(WORK INSTRUCTION): Determine how many lines in the entries below hold "head". Respond with that number only.

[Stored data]

- Opening Delimiter -

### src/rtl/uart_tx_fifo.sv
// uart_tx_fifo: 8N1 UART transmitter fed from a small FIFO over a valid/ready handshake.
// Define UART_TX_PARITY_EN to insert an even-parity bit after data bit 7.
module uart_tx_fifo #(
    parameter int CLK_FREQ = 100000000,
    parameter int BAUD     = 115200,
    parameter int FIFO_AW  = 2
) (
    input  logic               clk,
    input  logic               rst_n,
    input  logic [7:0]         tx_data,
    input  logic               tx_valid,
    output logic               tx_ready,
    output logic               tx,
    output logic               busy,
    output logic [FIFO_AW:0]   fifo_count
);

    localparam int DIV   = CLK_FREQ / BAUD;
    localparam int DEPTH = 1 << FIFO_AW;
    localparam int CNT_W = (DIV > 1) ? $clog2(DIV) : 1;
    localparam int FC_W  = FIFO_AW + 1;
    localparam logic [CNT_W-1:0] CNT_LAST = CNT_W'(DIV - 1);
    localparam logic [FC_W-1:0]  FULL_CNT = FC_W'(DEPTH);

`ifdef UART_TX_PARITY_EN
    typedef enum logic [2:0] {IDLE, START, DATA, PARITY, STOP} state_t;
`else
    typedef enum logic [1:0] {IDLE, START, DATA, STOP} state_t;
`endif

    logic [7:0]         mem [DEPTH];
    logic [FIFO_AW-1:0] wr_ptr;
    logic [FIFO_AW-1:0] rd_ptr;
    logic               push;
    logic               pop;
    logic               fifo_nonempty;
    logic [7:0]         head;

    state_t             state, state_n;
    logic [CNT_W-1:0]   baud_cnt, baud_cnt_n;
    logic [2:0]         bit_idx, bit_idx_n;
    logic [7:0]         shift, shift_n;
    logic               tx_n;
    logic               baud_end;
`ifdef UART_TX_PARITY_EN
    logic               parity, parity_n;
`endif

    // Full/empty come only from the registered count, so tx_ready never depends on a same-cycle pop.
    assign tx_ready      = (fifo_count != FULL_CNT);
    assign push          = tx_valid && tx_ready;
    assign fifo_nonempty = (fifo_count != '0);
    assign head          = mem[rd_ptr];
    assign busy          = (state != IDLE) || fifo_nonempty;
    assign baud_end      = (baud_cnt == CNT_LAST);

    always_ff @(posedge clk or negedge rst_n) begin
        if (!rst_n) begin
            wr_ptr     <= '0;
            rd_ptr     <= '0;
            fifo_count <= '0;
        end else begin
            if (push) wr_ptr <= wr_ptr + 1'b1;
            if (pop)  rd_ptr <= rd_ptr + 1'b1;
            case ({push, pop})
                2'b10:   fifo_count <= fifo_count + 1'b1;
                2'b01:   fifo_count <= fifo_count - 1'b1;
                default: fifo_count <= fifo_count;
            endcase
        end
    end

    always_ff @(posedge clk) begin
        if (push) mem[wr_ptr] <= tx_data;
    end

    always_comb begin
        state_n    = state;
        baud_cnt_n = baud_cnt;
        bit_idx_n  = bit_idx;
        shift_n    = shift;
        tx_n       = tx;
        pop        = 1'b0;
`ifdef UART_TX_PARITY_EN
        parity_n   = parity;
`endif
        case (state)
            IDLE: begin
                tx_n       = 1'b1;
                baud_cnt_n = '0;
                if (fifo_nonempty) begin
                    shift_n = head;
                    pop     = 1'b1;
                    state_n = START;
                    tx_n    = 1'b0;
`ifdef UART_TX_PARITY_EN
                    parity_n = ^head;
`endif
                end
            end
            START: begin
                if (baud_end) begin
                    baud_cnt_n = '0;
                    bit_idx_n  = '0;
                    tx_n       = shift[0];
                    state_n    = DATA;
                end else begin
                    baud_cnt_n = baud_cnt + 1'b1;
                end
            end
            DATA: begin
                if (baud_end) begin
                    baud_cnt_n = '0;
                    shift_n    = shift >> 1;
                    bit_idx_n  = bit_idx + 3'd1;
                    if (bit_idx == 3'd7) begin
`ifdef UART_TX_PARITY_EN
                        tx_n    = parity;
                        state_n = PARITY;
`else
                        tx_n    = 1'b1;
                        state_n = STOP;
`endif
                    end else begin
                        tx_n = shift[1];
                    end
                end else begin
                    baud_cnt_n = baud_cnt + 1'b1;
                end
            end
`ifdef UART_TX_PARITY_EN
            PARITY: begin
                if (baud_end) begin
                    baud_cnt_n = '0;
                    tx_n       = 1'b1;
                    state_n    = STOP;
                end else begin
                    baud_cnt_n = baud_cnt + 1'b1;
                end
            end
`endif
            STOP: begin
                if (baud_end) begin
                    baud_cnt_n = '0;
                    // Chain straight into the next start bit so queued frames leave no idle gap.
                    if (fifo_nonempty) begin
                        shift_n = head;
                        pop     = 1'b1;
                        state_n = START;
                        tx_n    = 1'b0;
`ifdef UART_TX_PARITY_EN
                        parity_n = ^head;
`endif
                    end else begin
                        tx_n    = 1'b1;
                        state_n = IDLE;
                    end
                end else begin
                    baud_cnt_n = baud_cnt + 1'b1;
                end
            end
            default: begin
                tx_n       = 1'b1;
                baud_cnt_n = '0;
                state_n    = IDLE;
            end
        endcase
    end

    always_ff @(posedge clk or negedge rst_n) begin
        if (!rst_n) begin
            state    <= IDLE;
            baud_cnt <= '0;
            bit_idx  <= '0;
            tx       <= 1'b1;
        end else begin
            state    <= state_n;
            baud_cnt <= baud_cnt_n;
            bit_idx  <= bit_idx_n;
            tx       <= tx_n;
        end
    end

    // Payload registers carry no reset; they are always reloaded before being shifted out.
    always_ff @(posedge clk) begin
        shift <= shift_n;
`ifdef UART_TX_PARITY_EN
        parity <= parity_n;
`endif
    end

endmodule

- Closing Delimiter -

(SOLVED PROBLEM): 6